What this task involves: Pick every line out of the entries below that has the string "smaller", and copy it.

━━━━━━━━━━

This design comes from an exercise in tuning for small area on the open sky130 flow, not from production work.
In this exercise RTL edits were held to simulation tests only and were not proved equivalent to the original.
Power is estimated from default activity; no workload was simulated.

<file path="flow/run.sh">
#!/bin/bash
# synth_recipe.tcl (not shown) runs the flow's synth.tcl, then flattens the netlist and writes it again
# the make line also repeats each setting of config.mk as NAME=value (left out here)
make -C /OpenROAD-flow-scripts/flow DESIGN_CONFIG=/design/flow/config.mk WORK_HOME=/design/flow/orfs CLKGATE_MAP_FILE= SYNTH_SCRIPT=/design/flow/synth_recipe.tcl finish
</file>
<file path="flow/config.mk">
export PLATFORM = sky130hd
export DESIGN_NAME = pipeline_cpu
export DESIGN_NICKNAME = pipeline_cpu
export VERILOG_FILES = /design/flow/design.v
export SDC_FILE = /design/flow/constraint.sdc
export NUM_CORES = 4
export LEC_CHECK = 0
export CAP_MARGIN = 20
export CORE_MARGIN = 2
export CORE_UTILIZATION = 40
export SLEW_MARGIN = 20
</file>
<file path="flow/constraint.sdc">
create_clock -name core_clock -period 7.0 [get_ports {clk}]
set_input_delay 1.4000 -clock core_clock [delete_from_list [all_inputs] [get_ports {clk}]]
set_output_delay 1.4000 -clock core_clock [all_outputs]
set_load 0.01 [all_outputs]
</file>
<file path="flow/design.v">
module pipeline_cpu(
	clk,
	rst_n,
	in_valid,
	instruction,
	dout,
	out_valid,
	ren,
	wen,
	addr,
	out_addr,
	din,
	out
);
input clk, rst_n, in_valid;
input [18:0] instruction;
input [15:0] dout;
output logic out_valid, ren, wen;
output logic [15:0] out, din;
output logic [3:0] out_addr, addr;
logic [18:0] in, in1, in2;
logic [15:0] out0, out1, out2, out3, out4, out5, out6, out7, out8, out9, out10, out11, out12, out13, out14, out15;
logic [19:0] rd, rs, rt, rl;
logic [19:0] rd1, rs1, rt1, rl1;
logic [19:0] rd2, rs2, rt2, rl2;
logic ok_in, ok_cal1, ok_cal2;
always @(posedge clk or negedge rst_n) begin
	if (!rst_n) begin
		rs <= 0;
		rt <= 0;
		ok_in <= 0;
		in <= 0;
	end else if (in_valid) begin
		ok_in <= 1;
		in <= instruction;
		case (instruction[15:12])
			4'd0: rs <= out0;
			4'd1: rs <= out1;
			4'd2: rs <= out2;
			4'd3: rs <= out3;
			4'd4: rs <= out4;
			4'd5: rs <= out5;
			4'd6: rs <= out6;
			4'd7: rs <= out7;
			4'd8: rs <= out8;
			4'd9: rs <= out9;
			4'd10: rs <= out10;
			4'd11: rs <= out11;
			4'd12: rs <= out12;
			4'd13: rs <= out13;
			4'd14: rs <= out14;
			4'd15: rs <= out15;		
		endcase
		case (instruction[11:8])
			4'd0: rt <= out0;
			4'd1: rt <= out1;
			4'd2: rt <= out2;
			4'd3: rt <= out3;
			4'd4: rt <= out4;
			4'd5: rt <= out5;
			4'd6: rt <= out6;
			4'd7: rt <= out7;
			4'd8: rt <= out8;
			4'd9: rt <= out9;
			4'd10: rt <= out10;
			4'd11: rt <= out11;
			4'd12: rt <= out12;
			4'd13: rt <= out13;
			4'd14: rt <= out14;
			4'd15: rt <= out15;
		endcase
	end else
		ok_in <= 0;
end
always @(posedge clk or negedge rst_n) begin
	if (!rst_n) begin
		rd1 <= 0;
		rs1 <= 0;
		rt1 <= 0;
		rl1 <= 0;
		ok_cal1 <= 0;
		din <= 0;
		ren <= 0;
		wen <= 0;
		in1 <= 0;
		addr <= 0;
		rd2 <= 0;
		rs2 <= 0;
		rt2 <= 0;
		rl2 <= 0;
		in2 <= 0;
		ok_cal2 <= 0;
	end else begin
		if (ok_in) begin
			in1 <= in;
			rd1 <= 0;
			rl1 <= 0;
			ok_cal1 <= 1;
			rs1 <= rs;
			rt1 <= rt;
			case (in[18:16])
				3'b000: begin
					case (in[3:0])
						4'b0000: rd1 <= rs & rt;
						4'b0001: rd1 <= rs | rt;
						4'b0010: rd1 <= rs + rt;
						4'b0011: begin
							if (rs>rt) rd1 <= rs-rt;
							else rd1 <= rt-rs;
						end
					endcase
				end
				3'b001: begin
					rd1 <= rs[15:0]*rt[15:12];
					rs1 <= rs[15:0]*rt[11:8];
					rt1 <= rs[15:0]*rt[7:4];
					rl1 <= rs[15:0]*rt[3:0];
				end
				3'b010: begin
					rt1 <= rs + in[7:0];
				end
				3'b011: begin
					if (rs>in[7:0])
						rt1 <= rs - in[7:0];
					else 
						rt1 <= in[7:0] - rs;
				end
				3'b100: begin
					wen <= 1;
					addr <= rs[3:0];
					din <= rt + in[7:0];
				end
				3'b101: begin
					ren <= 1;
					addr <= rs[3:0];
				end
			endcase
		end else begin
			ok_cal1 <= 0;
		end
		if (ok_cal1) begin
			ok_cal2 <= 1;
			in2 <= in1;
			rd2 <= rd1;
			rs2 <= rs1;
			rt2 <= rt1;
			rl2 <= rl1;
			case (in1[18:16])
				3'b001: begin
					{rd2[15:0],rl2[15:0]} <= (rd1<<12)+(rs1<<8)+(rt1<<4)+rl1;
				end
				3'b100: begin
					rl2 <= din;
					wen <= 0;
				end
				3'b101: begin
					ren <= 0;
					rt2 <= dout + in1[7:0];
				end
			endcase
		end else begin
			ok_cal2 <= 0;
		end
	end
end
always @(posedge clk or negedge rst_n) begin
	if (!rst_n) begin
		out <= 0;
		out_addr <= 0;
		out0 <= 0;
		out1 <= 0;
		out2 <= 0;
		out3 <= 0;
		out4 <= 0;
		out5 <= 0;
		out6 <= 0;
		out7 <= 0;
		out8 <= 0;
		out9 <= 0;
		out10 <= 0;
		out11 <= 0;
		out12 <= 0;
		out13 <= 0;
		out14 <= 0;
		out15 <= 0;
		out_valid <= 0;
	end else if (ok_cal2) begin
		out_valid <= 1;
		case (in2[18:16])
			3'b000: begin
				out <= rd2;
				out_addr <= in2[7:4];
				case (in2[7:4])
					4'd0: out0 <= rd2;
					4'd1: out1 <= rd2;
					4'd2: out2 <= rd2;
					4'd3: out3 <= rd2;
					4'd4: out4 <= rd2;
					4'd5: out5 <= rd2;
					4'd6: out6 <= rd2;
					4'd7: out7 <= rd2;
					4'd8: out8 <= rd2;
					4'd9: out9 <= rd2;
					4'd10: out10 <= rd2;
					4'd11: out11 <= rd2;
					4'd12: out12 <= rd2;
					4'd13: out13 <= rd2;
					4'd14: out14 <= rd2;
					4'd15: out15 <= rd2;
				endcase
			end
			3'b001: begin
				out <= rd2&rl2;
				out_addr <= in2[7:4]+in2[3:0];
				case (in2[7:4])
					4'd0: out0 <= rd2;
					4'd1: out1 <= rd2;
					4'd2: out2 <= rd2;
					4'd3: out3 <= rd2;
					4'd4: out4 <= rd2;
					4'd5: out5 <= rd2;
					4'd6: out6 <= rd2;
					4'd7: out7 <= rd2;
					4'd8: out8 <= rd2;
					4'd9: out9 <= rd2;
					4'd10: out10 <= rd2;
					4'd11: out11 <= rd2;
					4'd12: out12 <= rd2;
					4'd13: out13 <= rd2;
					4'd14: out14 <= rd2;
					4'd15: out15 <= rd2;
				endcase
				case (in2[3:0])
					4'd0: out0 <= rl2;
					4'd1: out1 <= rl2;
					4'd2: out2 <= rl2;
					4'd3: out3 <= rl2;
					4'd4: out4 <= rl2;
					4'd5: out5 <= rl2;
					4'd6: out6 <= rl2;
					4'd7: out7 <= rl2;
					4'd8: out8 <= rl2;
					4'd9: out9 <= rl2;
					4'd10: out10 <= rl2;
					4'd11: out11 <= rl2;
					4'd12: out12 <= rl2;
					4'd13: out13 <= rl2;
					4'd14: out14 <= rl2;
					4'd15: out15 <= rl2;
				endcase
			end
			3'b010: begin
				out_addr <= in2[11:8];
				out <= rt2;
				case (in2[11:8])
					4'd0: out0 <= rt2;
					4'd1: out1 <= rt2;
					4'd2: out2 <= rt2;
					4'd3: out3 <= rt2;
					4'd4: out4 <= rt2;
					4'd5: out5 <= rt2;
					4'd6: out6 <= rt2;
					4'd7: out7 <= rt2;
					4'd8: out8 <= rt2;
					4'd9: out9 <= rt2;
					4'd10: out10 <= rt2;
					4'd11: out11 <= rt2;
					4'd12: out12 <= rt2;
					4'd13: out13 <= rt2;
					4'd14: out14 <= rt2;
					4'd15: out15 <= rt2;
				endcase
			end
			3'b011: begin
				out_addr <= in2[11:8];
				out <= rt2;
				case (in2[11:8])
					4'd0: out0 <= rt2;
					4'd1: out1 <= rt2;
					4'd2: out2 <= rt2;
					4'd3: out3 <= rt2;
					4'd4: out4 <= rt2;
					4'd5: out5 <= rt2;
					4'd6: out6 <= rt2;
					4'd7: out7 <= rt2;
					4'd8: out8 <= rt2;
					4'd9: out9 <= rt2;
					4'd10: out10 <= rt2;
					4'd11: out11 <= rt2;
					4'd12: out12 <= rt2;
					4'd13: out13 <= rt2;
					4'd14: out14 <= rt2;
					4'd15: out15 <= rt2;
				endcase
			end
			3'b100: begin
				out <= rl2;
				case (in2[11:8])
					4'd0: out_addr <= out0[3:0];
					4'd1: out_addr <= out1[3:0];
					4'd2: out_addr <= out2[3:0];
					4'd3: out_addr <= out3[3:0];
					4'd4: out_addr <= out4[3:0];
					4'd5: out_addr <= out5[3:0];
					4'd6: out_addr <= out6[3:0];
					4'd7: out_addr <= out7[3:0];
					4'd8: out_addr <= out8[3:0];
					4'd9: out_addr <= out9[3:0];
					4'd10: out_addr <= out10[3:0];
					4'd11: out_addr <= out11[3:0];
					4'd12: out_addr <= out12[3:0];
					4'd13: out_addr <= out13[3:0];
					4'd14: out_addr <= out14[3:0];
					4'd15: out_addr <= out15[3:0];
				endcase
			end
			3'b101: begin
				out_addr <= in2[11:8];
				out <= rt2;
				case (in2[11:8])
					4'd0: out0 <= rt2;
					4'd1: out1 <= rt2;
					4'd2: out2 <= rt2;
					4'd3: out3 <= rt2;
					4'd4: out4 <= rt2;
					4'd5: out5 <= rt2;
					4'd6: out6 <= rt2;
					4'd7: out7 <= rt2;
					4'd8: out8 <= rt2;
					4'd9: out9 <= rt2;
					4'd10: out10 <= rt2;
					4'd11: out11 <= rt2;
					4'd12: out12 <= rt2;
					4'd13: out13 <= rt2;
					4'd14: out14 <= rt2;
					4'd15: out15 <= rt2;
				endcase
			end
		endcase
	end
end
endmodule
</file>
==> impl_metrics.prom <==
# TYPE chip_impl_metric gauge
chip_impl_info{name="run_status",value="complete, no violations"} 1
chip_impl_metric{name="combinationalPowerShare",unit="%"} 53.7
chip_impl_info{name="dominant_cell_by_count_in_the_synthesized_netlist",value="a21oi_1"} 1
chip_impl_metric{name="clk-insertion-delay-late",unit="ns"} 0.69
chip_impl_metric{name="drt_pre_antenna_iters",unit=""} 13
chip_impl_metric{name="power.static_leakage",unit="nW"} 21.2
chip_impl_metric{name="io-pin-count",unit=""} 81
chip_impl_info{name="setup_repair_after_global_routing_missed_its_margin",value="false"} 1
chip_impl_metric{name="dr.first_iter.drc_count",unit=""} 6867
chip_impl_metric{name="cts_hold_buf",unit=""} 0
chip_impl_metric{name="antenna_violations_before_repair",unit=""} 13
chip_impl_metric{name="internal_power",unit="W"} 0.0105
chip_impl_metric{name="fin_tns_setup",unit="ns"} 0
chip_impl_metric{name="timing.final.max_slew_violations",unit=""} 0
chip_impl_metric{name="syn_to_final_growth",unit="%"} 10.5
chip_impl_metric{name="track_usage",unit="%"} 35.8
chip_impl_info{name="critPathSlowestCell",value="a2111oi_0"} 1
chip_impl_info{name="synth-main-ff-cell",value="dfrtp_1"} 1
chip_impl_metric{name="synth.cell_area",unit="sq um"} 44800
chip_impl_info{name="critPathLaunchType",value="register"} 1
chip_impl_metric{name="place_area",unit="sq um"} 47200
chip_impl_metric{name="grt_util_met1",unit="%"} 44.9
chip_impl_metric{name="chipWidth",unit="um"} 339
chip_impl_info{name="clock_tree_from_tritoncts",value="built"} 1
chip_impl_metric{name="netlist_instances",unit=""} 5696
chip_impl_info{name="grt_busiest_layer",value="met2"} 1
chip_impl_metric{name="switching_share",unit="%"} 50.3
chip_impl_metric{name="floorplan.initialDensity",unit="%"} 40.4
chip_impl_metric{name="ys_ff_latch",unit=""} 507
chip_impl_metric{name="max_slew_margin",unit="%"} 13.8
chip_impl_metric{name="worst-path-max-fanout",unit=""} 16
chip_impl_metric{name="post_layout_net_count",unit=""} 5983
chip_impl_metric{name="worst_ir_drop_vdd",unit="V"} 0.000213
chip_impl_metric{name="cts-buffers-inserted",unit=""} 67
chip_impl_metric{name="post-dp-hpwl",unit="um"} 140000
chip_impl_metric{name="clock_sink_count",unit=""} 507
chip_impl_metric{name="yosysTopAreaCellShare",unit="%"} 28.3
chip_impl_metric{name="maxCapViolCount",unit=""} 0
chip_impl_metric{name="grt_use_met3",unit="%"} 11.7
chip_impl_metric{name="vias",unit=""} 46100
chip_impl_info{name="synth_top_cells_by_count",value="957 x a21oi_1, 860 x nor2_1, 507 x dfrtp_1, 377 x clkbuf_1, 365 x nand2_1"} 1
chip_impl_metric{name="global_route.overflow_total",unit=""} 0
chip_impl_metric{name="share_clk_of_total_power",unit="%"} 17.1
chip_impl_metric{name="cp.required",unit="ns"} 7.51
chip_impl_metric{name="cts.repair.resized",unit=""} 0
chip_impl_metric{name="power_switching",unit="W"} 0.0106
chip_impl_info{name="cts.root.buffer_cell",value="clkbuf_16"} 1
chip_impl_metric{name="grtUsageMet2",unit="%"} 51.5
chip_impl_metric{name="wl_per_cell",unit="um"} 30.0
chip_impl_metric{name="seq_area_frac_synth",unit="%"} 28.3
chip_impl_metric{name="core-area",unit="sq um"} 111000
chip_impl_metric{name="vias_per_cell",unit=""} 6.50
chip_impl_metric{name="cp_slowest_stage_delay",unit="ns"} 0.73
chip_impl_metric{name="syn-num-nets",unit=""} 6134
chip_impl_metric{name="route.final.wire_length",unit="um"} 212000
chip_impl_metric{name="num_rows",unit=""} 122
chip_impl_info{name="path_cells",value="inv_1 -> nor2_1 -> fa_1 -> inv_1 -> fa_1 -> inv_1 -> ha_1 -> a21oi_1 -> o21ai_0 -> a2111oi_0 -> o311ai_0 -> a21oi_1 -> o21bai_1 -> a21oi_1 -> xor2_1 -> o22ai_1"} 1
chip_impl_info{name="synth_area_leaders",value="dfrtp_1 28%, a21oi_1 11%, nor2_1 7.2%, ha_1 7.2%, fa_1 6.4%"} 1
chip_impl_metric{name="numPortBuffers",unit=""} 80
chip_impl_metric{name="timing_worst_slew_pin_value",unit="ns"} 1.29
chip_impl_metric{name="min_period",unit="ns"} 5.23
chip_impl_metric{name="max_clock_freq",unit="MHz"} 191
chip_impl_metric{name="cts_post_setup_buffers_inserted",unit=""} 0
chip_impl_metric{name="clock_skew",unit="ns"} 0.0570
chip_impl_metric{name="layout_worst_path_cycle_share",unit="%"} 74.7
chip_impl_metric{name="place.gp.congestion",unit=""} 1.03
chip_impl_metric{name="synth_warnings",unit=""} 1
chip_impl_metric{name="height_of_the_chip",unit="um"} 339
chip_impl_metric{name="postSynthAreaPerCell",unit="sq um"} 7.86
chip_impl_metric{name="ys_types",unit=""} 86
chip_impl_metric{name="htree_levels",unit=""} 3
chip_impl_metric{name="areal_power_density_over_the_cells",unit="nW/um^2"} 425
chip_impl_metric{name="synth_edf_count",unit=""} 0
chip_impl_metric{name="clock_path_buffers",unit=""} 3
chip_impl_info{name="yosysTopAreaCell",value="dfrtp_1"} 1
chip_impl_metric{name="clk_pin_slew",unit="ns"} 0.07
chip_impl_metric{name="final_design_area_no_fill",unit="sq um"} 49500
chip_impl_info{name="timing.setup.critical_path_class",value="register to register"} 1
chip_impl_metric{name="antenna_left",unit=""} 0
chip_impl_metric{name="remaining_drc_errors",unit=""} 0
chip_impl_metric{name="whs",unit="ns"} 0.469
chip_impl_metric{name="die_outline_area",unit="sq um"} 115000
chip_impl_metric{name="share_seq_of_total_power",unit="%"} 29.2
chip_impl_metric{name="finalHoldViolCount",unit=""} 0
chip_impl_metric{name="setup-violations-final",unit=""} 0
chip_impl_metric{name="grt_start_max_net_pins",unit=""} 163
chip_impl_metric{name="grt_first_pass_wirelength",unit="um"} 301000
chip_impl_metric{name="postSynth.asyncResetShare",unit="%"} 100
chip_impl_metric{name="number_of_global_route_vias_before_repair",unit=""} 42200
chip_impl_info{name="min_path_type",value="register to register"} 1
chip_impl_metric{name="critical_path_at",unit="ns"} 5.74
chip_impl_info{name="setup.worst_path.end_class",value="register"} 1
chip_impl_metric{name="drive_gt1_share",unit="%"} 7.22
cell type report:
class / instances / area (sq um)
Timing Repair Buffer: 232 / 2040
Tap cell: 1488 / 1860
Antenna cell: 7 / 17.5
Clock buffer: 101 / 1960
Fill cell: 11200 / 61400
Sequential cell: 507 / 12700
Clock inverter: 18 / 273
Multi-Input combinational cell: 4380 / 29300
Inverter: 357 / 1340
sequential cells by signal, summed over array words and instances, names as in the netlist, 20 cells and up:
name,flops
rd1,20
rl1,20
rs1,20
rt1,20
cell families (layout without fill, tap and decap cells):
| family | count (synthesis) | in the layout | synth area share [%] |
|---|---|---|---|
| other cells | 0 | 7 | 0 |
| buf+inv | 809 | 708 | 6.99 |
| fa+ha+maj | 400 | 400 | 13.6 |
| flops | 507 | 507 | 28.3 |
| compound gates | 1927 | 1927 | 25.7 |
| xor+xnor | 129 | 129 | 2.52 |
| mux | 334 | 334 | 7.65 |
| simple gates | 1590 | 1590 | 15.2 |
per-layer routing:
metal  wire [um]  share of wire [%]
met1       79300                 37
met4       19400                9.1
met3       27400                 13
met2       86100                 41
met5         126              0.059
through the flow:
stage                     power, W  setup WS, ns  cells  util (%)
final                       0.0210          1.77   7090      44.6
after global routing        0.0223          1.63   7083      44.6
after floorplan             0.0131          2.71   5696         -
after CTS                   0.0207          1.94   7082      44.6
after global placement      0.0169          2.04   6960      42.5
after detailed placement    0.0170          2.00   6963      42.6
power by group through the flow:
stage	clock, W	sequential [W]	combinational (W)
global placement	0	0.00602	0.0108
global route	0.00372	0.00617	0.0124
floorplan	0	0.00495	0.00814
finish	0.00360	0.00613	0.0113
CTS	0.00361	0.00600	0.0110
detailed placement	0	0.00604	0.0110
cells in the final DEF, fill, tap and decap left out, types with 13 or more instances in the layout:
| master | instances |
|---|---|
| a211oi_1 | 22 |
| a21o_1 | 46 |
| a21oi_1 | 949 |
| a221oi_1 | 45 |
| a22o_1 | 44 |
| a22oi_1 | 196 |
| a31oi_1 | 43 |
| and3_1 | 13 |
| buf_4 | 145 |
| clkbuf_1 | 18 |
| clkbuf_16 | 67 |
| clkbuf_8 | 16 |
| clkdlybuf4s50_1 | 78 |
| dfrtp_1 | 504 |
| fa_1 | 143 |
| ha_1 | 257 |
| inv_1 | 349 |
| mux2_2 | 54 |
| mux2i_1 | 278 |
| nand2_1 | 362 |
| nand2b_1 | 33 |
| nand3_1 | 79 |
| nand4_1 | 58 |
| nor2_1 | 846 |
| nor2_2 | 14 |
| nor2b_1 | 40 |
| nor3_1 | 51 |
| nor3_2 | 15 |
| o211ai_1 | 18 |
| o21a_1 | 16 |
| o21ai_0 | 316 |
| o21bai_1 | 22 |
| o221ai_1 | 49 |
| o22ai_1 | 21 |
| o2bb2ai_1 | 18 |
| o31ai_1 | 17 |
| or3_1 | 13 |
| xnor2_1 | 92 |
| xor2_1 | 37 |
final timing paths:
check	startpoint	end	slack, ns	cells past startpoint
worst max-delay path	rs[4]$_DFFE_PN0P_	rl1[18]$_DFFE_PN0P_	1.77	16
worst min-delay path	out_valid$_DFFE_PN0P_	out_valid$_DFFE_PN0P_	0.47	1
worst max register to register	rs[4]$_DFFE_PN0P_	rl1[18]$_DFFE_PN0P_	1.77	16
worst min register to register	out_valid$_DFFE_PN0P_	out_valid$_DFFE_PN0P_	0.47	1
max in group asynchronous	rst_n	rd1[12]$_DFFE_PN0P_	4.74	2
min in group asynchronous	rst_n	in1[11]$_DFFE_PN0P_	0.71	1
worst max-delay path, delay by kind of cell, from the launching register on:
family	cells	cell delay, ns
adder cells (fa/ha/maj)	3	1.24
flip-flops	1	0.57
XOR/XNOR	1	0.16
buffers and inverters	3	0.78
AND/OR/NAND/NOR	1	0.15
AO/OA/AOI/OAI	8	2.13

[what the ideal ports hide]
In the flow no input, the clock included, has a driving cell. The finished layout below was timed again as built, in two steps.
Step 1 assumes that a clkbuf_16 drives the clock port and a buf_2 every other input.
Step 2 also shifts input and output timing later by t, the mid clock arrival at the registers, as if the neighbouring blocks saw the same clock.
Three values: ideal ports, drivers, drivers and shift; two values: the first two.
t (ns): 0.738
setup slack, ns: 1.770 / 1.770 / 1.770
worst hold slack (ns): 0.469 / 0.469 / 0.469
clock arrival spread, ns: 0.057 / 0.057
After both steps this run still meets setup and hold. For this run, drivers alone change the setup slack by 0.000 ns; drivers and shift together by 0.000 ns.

━━━━━━━━━━

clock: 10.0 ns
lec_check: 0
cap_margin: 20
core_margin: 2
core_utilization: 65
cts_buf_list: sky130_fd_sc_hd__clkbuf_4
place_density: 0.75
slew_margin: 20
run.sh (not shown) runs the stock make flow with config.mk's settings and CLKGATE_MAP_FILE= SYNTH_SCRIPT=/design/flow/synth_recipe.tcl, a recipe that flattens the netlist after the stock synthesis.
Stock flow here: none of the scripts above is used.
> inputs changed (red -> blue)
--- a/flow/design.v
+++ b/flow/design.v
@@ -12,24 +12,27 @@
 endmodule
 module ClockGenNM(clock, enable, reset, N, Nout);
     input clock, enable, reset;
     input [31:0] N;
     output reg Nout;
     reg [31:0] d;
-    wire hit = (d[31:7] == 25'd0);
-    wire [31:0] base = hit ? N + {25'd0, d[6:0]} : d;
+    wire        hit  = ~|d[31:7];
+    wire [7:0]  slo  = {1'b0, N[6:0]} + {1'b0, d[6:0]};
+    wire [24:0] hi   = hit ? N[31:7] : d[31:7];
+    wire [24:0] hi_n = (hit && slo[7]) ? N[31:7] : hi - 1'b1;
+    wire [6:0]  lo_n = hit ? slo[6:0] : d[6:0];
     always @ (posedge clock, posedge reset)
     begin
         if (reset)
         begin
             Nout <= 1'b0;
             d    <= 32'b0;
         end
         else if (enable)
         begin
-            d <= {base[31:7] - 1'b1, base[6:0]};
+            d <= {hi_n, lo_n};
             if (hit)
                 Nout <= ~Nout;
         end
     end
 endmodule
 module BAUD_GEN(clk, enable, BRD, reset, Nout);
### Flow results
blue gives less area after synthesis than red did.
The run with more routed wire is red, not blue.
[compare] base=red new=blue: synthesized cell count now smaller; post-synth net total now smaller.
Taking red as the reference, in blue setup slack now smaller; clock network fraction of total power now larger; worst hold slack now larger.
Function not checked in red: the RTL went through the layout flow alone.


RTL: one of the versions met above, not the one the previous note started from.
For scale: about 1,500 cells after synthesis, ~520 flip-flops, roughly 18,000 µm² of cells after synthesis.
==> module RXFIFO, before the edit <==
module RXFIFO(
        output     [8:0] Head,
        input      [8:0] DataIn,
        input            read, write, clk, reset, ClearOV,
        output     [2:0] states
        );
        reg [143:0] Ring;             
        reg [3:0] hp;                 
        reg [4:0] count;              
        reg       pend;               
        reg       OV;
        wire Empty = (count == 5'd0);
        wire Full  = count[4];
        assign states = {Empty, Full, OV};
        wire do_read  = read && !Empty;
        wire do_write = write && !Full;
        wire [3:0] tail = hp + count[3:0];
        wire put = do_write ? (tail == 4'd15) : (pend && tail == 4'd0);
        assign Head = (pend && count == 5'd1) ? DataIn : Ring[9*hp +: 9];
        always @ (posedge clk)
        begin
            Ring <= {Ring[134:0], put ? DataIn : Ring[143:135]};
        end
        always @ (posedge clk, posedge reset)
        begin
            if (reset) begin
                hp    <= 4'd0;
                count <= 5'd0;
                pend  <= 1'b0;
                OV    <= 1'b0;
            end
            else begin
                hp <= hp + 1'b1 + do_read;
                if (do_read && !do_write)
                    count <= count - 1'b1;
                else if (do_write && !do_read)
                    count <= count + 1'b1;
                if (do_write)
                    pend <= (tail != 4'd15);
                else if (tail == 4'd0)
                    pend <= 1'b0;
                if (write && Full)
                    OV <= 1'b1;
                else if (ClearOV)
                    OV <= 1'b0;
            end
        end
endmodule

━━━━━━━━━━

Output below:
[compare] base=red new=blue: synthesized cell count now smaller; post-synth net total now smaller.
Taking red as the reference, in blue setup slack now smaller; clock network fraction of total power now larger; worst hold slack now larger.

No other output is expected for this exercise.